### Work order
From the entries below, reproduce exactly the line containing "2-bit by 1-bit", the line containing "2-bit OR reduction", and every line in between, with nothing added.

### Information provided
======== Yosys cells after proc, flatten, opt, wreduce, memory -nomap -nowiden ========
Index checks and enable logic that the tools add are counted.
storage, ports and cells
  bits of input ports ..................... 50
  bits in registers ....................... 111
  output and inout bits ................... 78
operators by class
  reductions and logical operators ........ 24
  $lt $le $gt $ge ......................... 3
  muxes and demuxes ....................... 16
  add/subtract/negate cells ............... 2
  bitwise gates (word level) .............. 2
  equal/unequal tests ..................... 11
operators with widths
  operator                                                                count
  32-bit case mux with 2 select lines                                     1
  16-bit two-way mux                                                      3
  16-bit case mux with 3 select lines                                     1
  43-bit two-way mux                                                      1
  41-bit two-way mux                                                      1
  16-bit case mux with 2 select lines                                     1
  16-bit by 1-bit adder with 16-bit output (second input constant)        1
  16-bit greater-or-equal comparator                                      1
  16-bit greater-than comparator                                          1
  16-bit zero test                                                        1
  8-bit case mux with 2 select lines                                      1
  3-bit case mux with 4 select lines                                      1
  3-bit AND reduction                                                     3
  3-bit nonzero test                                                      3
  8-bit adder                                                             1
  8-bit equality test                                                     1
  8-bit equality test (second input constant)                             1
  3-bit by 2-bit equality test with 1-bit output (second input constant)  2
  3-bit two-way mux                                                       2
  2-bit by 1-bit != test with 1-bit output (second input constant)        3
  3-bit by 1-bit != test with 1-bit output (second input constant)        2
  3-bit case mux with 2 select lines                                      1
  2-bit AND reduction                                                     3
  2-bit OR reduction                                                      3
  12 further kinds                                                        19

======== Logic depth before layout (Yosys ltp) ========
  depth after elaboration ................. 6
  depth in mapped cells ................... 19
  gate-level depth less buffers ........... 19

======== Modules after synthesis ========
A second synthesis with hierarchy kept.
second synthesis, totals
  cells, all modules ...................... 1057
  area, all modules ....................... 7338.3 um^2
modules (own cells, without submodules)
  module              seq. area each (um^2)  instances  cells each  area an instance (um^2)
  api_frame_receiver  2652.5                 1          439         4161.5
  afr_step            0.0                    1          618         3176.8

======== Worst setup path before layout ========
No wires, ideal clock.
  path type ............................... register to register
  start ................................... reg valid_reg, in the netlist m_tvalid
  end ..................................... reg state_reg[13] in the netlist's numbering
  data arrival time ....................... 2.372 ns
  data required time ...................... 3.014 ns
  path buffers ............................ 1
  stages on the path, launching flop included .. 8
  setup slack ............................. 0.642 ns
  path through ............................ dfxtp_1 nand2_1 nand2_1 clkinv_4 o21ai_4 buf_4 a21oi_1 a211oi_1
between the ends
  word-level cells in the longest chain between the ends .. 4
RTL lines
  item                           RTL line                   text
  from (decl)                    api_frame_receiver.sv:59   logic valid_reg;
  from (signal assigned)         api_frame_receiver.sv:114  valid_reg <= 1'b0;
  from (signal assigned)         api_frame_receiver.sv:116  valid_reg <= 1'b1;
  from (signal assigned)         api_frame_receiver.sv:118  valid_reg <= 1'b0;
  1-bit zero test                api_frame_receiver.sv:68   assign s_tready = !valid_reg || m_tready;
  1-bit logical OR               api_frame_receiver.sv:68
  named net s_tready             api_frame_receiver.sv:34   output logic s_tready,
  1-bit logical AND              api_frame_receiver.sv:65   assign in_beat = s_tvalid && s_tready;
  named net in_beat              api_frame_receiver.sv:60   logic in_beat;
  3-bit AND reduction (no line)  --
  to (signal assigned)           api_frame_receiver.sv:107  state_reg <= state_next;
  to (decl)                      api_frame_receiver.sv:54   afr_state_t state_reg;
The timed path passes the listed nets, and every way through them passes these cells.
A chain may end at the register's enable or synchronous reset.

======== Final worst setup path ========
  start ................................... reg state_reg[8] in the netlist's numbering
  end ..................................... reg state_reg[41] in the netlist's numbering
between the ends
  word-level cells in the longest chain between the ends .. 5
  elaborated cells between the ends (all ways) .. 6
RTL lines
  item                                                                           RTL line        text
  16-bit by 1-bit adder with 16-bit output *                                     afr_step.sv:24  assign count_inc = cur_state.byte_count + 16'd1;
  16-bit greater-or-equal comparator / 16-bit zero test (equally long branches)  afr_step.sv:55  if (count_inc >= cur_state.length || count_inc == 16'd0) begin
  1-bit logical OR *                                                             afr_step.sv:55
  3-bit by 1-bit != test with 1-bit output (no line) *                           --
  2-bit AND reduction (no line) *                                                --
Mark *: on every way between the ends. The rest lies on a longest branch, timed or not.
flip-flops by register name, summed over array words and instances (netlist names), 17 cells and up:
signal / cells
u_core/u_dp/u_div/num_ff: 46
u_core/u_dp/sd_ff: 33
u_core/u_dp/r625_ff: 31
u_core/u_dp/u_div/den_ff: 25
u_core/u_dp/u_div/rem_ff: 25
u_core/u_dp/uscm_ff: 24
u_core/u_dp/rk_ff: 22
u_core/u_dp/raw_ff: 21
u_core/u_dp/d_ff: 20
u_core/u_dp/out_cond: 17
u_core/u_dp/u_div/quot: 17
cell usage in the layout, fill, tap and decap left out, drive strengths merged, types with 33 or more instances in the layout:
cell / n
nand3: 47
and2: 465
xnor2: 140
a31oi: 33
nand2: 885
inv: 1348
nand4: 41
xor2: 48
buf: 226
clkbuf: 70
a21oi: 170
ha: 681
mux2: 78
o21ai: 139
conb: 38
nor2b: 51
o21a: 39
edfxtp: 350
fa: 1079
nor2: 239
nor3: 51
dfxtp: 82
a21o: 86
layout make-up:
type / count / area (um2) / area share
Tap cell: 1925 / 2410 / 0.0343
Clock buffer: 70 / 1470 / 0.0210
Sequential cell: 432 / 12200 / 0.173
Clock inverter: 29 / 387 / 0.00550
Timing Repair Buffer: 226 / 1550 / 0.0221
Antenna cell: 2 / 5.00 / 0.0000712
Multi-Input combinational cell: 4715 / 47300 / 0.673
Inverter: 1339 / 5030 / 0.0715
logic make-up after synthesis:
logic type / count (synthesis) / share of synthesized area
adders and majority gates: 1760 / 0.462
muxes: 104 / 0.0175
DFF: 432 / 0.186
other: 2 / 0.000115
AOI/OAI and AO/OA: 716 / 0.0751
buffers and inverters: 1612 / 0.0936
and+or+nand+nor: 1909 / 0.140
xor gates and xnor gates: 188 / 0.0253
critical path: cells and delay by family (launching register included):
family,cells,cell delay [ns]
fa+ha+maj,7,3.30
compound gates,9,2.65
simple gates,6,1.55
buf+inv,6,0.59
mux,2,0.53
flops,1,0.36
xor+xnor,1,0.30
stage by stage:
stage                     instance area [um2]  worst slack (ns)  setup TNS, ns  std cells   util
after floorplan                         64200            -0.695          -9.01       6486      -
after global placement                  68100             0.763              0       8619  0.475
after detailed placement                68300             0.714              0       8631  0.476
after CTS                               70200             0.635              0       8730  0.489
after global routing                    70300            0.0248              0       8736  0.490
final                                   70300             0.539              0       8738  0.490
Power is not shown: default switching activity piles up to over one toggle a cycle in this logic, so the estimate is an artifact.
--- src/rtl/ntc_pkg.sv ---
// ----------------------------------------------------------------------------
// NTC conversion package
// Types and fixed constants shared by the thermistor conversion modules.
// ----------------------------------------------------------------------------
package ntc_pkg;

  localparam int unsigned AdcW      = 16;
  localparam int unsigned ResW      = 20;
  localparam int unsigned ProdW     = 36;
  localparam int unsigned PosW      = 6;
  localparam int unsigned MantW     = 31;
  localparam int unsigned FracBits  = 24;
  localparam int unsigned LogW      = 30;
  localparam int unsigned NmrBaseW  = 37;
  localparam int unsigned BetaX100W = 21;
  localparam int unsigned DnmW      = 48;
  localparam int unsigned RemW      = 64;
  localparam int unsigned QuotW     = 16;
  localparam int unsigned TempW     = 16;
  localparam int unsigned FifoDepth = 4;

  localparam logic [AdcW-1:0] RailGuard = 16'd2;
  localparam logic [LogW-1:0] Ln2Q30    = 30'd744261118;
  localparam logic [QuotW-1:0] KelvinOffset = 16'd27315;
  localparam logic [QuotW-1:0] TkMin    = 16'd23315;
  localparam logic [QuotW-1:0] TkMax    = 16'd42315;
  localparam logic signed [TempW-1:0] TempMin = -16'sd4000;
  localparam logic signed [TempW-1:0] TempMax = 16'sd15000;

  typedef enum logic [2:0] {
    REG_FULL_SCALE = 3'd0,
    REG_OPEN_TEMP  = 3'd1,
    REG_LOW_SIDE   = 3'd2,
    REG_FIXED_RES  = 3'd3,
    REG_NOM_TEMP   = 3'd4,
    REG_BETA       = 3'd5,
    REG_NOM_RES    = 3'd6,
    REG_UNUSED     = 3'd7
  } ntc_reg_e;

  typedef enum logic [1:0] {
    CLS_CONV  = 2'd0,
    CLS_FAULT = 2'd1,
    CLS_HOT   = 2'd2,
    CLS_COLD  = 2'd3
  } ntc_cls_e;

  typedef struct packed {
    logic [AdcW-1:0]          adc_full_scale;
    logic signed [TempW-1:0]  open_temp_centi;
    logic                     low_side;
    logic [ResW-1:0]          fixed_res;
    logic [15:0]              t0;
    logic [13:0]              beta;
    logic [ResW-1:0]          r25;
    logic [NmrBaseW-1:0]      nmr_base;
    logic [BetaX100W-1:0]     beta_x100;
  } ntc_regs_t;

  typedef struct packed {
    logic             fault;
    logic [ProdW-1:0] num;
    logic [ProdW-1:0] den;
  } ntc_item_t;

endpackage

--- src/rtl/ntc_fifo.sv ---
// ----------------------------------------------------------------------------
// NTC item queue
// Short queue that decouples the front stage from the conversion pipeline.
// ----------------------------------------------------------------------------
module ntc_fifo (
  input  logic               clk_i,
  input  logic               rst_ni,
  input  logic               push_i,
  input  ntc_pkg::ntc_item_t item_i,
  output logic               full_o,
  input  logic               pop_i,
  output ntc_pkg::ntc_item_t item_o,
  output logic               empty_o
);

  localparam int unsigned PtrW = $clog2(ntc_pkg::FifoDepth);

  ntc_pkg::ntc_item_t mem_q [ntc_pkg::FifoDepth];
  logic [PtrW-1:0]    wr_q;
  logic [PtrW-1:0]    rd_q;
  logic [PtrW:0]      cnt_q;

  assign full_o  = (cnt_q == (PtrW+1)'(ntc_pkg::FifoDepth));
  assign empty_o = (cnt_q == '0);
  assign item_o  = mem_q[rd_q];

  always_ff @(posedge clk_i or negedge rst_ni) begin
    if (!rst_ni) begin
      wr_q  <= '0;
      rd_q  <= '0;
      cnt_q <= '0;
    end else begin
      if (push_i) begin
        wr_q <= wr_q + 1'b1;
      end
      if (pop_i) begin
        rd_q <= rd_q + 1'b1;
      end
      if (push_i && !pop_i) begin
        cnt_q <= cnt_q + 1'b1;
      end else if (pop_i && !push_i) begin
        cnt_q <= cnt_q - 1'b1;
      end
    end
  end

  always_ff @(posedge clk_i) begin
    if (push_i) begin
      mem_q[wr_q] <= item_i;
    end
  end

endmodule

--- config.mk ---
export PLATFORM = sky130hd
export DESIGN_NAME = ntc_fifo
export DESIGN_NICKNAME = d
export VERILOG_FILES = /design/src/rtl/ntc_pkg.sv /design/src/rtl/ntc_fifo.sv
export SDC_FILE = /design/constraint.sdc
export NUM_CORES = 1
export LEC_CHECK = 0
export BUFFER_PORTS_ARGS = -buffer_cell sky130_fd_sc_hd__buf_2
export CORE_MARGIN = 2
export CORE_UTILIZATION = 50
export DETAILED_ROUTE_END_ITERATION = 16
export GPL_TIMING_DRIVEN = 0
export PLACE_DENSITY = 0.71
export SLEW_MARGIN = 20
export SYNTH_ARGS = -nofsm -noshare
export SYNTH_HDL_FRONTEND = slang
export SYNTH_SLANG_ARGS = --single-unit
--- constraint.sdc ---
create_clock -name clk_i -period 6.2 [get_ports clk_i]
set_input_delay 1.24 -clock clk_i [delete_from_list [all_inputs] [get_ports clk_i]]
set_output_delay 1.24 -clock clk_i [all_outputs]
set_load 0.01 [all_outputs]
==> impl_metrics.csv, run 1 <==
group,metric,value,unit
yosys,synthesis.nets,498,
sta,rsz0062_at_grt,"no",
sta,setup_viol,0,
power,netSwitchingFraction,0.273,
clock_tree,cts.htree.levels,1,
critical_path,critPathArrivalTime,2.03,ns
sta,worst_slack,2.93,ns
clock_tree,post_cts_buffers,0,
sta,max-slew-margin-rel,0.503,
global_route,grt_max_degree,47,
place,numPlacedInstances,850,
sta,setup_tns,0,ns
clock_tree,cts-buffers-inserted,29,
sta,fin_crit_sh,0.527,
global_route,grt_usage,0.165,
route,vias,4877,
yosys,ys_seq_area_frac,0.819,
yosys,ys_types,19,
global_route,antenna_found_initial,0,
die,die_w,152,microns
cells_and_area,syn_to_final_growth,20.2,%
cells_and_area,finalCoreUtilization,0.607,
die,start_util,0.505,
cells_and_area,fin_nets,684,
cells_and_area,layout_commonest_cell,"edfxtp_1",
global_route,busiest_layer,"met2",
cells_and_area,stdcell_count,904,
route,vias_per_cell,5.39,
power,peakVddDrop,297,uV
critical_path,worst_setup_path_start_kind,"flop",
power,p_clk_frac,0.284,
power,power,6.32,mW
yosys,ys_seq_elements,299,
yosys,avgSynthCellArea,26.3,sq um
power,power.density,481,mW/mm^2
die,dieArea,0.0230,sq mm
die,io_pins,152,
place,place_congestion,0.688,
clock_tree,cts_resized,0,
power,p_seq_frac,0.432,
sta,final.setup_skew,0.0116,ns
clock_tree,clockBufferDepth,3,
clock_tree,clk_pin_slew,0.06,ns
power,pwr-share-comb,0.284,
sta,slew_violations,0,
critical_path,cp-end-kind,"output port",
clock_tree,cts-root-buf,"clkbuf_16",
sta,hold_viol,0,
job,max_cap_viol_count,0,
place,portBuffers,151,
place,dp_hpwl,11300,microns
cells_and_area,final_cell_mix,"edfxtp_1, buf_2, mux4_2",
worst_hold_path,hp-class,"reg2reg",
power,power.internal,4.60,mW
power,leakage,4.54,nW
global_route,grt_pass1_wl,29700,microns
clock_tree,clk_latency,0.53,ns
critical_path,crit_type,"reg2out",
yosys,synth_warnings,0,
die,rows,54,
route,drt-initial-drc-count,329,
die,core_area,0.0216,sq mm
power,power.switching,1.72,mW
run_status,status,"complete, no violations",
sta,period_minus_slack,3.27,ns
yosys,synth_area,0.0109,sq mm
route,wire_per_inst,20.9,microns
route,ant_nets,0,
sta,fmax,306,MHz
global_route,grt_pass1_vias,5274,
critical_path,crit_path_max_fanout,10,
global_route,grt_util_met1,0.220,
cells_and_area,drive_above_1_share,0.465,
yosys,netlist_instances,415,
critical_path,cp.required,4.96,ns
clock_tree,cts_hold_buffers,0,
place,dp_slack,3.43,ns
route,drt-total-wl,18900,microns
route,dr.pass1.iters,4,
die,die_h,152,microns
global_route,grt.met3_usage,0.0391,
global_route,overflow,0,
route,drc_errors,0,
global_route,grt_use_met2,0.281,
sta,tightest_slew,0.746,ns
clock_tree,cts_tree,"done",
clock_tree,cts_sinks,299,
[worst max-delay path, stage by stage, from the launching register on]
cell,delay [ns]
dfrtp_1,0.38
buf_6,0.21
buf_6,0.22
mux4_2,0.53
buf_2,0.16
[power by group through the flow]
stage / clock (mW) / sequential (mW) / combinational [mW]
after global routing: 1.92 / 2.76 / 1.94
after detailed placement: 0 / 2.78 / 1.84
final: 1.80 / 2.73 / 1.79
after CTS: 1.83 / 2.74 / 1.85
after global placement: 0 / 2.80 / 1.77
after floorplan: 0 / 2.77 / 1.17
[state kept, by name (all words and copies together), names as in the netlist]
signal and cells:
cnt_q 3, mem_q 292, rd_q 2, wr_q 2
[cell families after synthesis]
| kind of cell | Yosys count | synth area share |
|---|---|---|
| flip-flops | 299 | 0.819 |
| multiplexers | 74 | 0.152 |
| buffers and inverters | 20 | 0.0125 |
| AND/OR/NAND/NOR | 9 | 0.00447 |
| XOR/XNOR | 6 | 0.00481 |
| adder cells (fa/ha/maj) | 6 | 0.00756 |
| AO/OA/AOI/OAI | 1 | 0.000458 |
[synthesized netlist by cell type]
master	number	share of area
and2_1	4	0.0023
buf_2	7	0.0032
buf_4	2	0.0014
buf_6	6	0.0062
clkbuf_1	1	0.00034
dfrtp_1	7	0.016
edfxtp_1	292	0.80
fa_1	1	0.0018
ha_1	5	0.0057
inv_1	4	0.0014
mux2_2	1	0.0010
mux4_2	73	0.15
nand2_1	2	0.00069
nor2_1	1	0.00034
nor3_1	1	0.00046
nor3b_1	1	0.00069
o21ai_0	1	0.00046
xnor2_1	2	0.0016
xor2_1	4	0.0032
[metrics by stage]
step	cell area (sq um)	hold slack, ns
6_report	13100	0.522
5_1_grt	13100	0.523
4_1_cts	13100	0.519
3_5_place_dp	12100	0.507
3_3_place_gp	12000	0.473
2_1_floorplan	10900	0.456
[per-layer routing]
layer  vias to the layer above  part of all wire
li1                       2160                 -
met1                      2537              0.41
met2                       150              0.51
met3                        30             0.057
met4                         0             0.018
met5                         -                 0
[final timing paths]
path                                      start  cells after the start                endpoint  slack, ns
max                         rd_q[0]$_DFFE_PN0P_                      4              item_o[50]       2.93
min                        cnt_q[2]$_DFFE_PN0P_                      1    cnt_q[2]$_DFFE_PN0P_       0.52
max reg2reg                 wr_q[0]$_DFFE_PN0P_                      3  mem_q[3][69]$_DFFE_PP_       4.34
min reg2reg                cnt_q[2]$_DFFE_PN0P_                      1    cnt_q[2]$_DFFE_PN0P_       0.52
max in group asynchronous                rst_ni                      1     rd_q[0]$_DFFE_PN0P_       5.50
min in group asynchronous                rst_ni                      1    cnt_q[1]$_DFFE_PN0P_       0.54
[cell type report]
class / instances / area, sq um
Sequential cell: 299 / 8940
Antenna cell: 1 / 2.50
Fill cell: 1546 / 8490
Multi-Input combinational cell: 96 / 1850
Clock inverter: 18 / 239
Tap cell: 280 / 350
Inverter: 4 / 15.0
Buffer: 16 / 121
Timing Repair Buffer: 155 / 858
Clock buffer: 35 / 748
Power figures use the tool's default switching activity.
==> run 2, diff against run 1 <==
--- a/config.mk
+++ b/config.mk
@@ -10,7 +10,7 @@
 export CORE_UTILIZATION = 50
 export DETAILED_ROUTE_END_ITERATION = 16
 export GPL_TIMING_DRIVEN = 0
-export PLACE_DENSITY = 0.71
+export PLACE_DENSITY = 0.74
 export SLEW_MARGIN = 20
 export SYNTH_ARGS = -nofsm -noshare
 export SYNTH_HDL_FRONTEND = slang
==> constraint.sdc (replaced) <==
create_clock -name clk_i -period 2.8 [get_ports clk_i]
set_input_delay 0.56 -clock clk_i [delete_from_list [all_inputs] [get_ports clk_i]]
set_output_delay 0.56 -clock clk_i [all_outputs]
set_load 0.01 [all_outputs]
==> impl_metrics.csv, run 2 (synthesis results as in run 1) <==
group,metric,value,unit
sta,fmax,387,MHz
clock_tree,clk_pin_slew,0.06,ns
route,vias,4881,
clock_tree,clk_latency,0.52,ns
die,core_area,0.0216,sq mm
sta,tightest_slew,0.602,ns
power,p_seq_frac,0.445,
global_route,grt_pass1_vias,5391,
cells_and_area,n_antenna_cell,0,
cells_and_area,syn_to_final_growth,19.4,%
power,power.internal,9.83,mW
place,placed_area,0.0122,sq mm
sta,holdWs,0.246,ns
sta,max-slew-margin-rel,0.599,
die,dieArea,0.0230,sq mm
place,place_congestion,0.715,
die,rows,54,
clock_tree,cts-buffers-inserted,29,
cells_and_area,largest_reg_flops,292,
route,vias_per_cell,5.41,
route,drc_errors,0,
power,leakage,4.50,nW
clock_tree,clockBufferDepth,3,
clock_tree,cts.htree.levels,1,
clock_tree,post_cts_buffers,0,
die,start_util,0.505,
cells_and_area,layout_commonest_cell,"edfxtp_1",
critical_path,crit_type,"reg2out",
place,portBuffers,151,
sta,fin_crit_sh,0.923,
power,power.density,1040,mW/mm^2
power,p_clk_frac,0.262,
global_route,grt_max_degree,46,
global_route,overflow,0,
cells_and_area,drive_above_1_share,0.460,
power,peakVddDrop,600,uV
cells_and_area,final_cell_mix,"edfxtp_1, buf_2, mux4_2",
die,io_pins,152,
global_route,grt_pass1_wl,30000,microns
place,numPlacedInstances,850,
cells_and_area,top_regs,"mem_q (292), cnt_q (3)",
power,power,13.6,mW
critical_path,crit_path_max_fanout,10,
cells_and_area,fin_nets,685,
critical_path,worst_setup_path_start_kind,"flop",
global_route,grt_usage,0.166,
cells_and_area,finalCoreUtilization,0.603,
clock_tree,cts-root-buf,"clkbuf_16",
route,drt-total-wl,19000,microns
job,max_cap_viol_count,0,
sta,slew_violations,0,
critical_path,cp.required,2.24,ns
sta,hold_viol,0,
cells_and_area,regMostFlops,"mem_q",
die,die_h,152,microns
die,die_w,152,microns
clock_tree,cts_sinks,299,
cells_and_area,fin_area,0.0130,sq mm
cells_and_area,stdcell_count,902,
power,netSwitchingFraction,0.278,
route,drt-initial-drc-count,261,
sta,final.setup_skew,0.0105,ns
clock_tree,cts_tree,"done",
worst_hold_path,hp-class,"in2reg",
route,dr.pass1.iters,5,
critical_path,critPathArrivalTime,2.02,ns
sta,rsz0062_at_grt,"no",
place,dp_hpwl,11800,microns
route,wire_per_inst,21.1,microns
sta,period_minus_slack,2.58,ns
power,power.switching,3.78,mW
run_status,status,"complete, no violations",
sta,setup_viol,0,
critical_path,cp-end-kind,"output port",
power,pwr-share-comb,0.293,
route,ant_nets,0,
global_route,antenna_found_initial,1,
==> run 2: repair_timing <==
| item | CTS | global route |
|---|---|---|
| hold buffers | 1 | 0 |
| endpoints found under the setup margin | 0 | 0 |
| hold endpoints to repair | 7 | 0 |
| resized for setup | 0 | 0 |
==> run 2: cell type report <==
cell class / instances / area [sq um]
plain buffers: 16 / 121
clock buffers: 42 / 815
clock inverters: 9 / 65.1
fillers: 1539 / 8580
inverters: 4 / 15.0
multi-input cells: 96 / 1850
flip-flops and latches: 299 / 8940
well taps: 280 / 350
repair buffers: 156 / 876
==> run 2: layer usage <==
layer,GRT usage,up-vias,wire [microns]
met3,0.0394,28,1090
met4,0.0383,2,278
met5,0,-,16
met1,0.217,2554,7670
met2,0.287,140,9990
li1,-,2157,-
==> run 2: power by group through the flow <==
| stage | Combinational (mW) | Clock, mW | Sequential [mW] |
|---|---|---|---|
| detailed placement | 4.10 | 0 | 6.16 |
| finish | 3.99 | 3.56 | 6.06 |
| global route | 4.32 | 3.80 | 6.12 |
| global placement | 3.90 | 0 | 6.21 |
| floorplan | 2.60 | 0 | 6.13 |
| CTS | 4.12 | 3.65 | 6.07 |
==> run 2: worst max-delay path, stage by stage (launching register included) <==
cell and delay [ns]:
dfrtp_1 0.33, buf_2 0.30, buf_2 0.34, mux4_2 0.37, buf_2 0.16
==> run 2: through the flow <==
stage / worst slack (ns) / setup TNS [ns]
6_report: 0.216 / 0
5_1_grt: 0.0932 / 0
3_3_place_gp: -1.40 / -395.11
3_5_place_dp: 0.697 / 0
2_1_floorplan: 0.0387 / 0
4_1_cts: 0.143 / 0
==> run 2: final timing paths <==
path	from	endpoint	slack, ns	cells past startpoint
min in group asynchronous	rst_ni	cnt_q[1]$_DFFE_PN0P_	0.41	2
worst max register to register	wr_q[0]$_DFFE_PN0P_	mem_q[0][20]$_DFFE_PP_	0.98	4
worst min register to register	cnt_q[2]$_DFFE_PN0P_	cnt_q[2]$_DFFE_PN0P_	0.52	1
max in group asynchronous	rst_ni	rd_q[0]$_DFFE_PN0P_	2.22	2
worst min-delay path	item_i[44]	mem_q[3][44]$_DFFE_PP_	0.25	1
worst max-delay path	rd_q[1]$_DFFE_PN0P_	item_o[17]	0.22	4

### Problem solution
  2-bit by 1-bit != test with 1-bit output (second input constant)        3
  3-bit by 1-bit != test with 1-bit output (second input constant)        2
  3-bit case mux with 2 select lines                                      1
  2-bit AND reduction                                                     3
  2-bit OR reduction                                                      3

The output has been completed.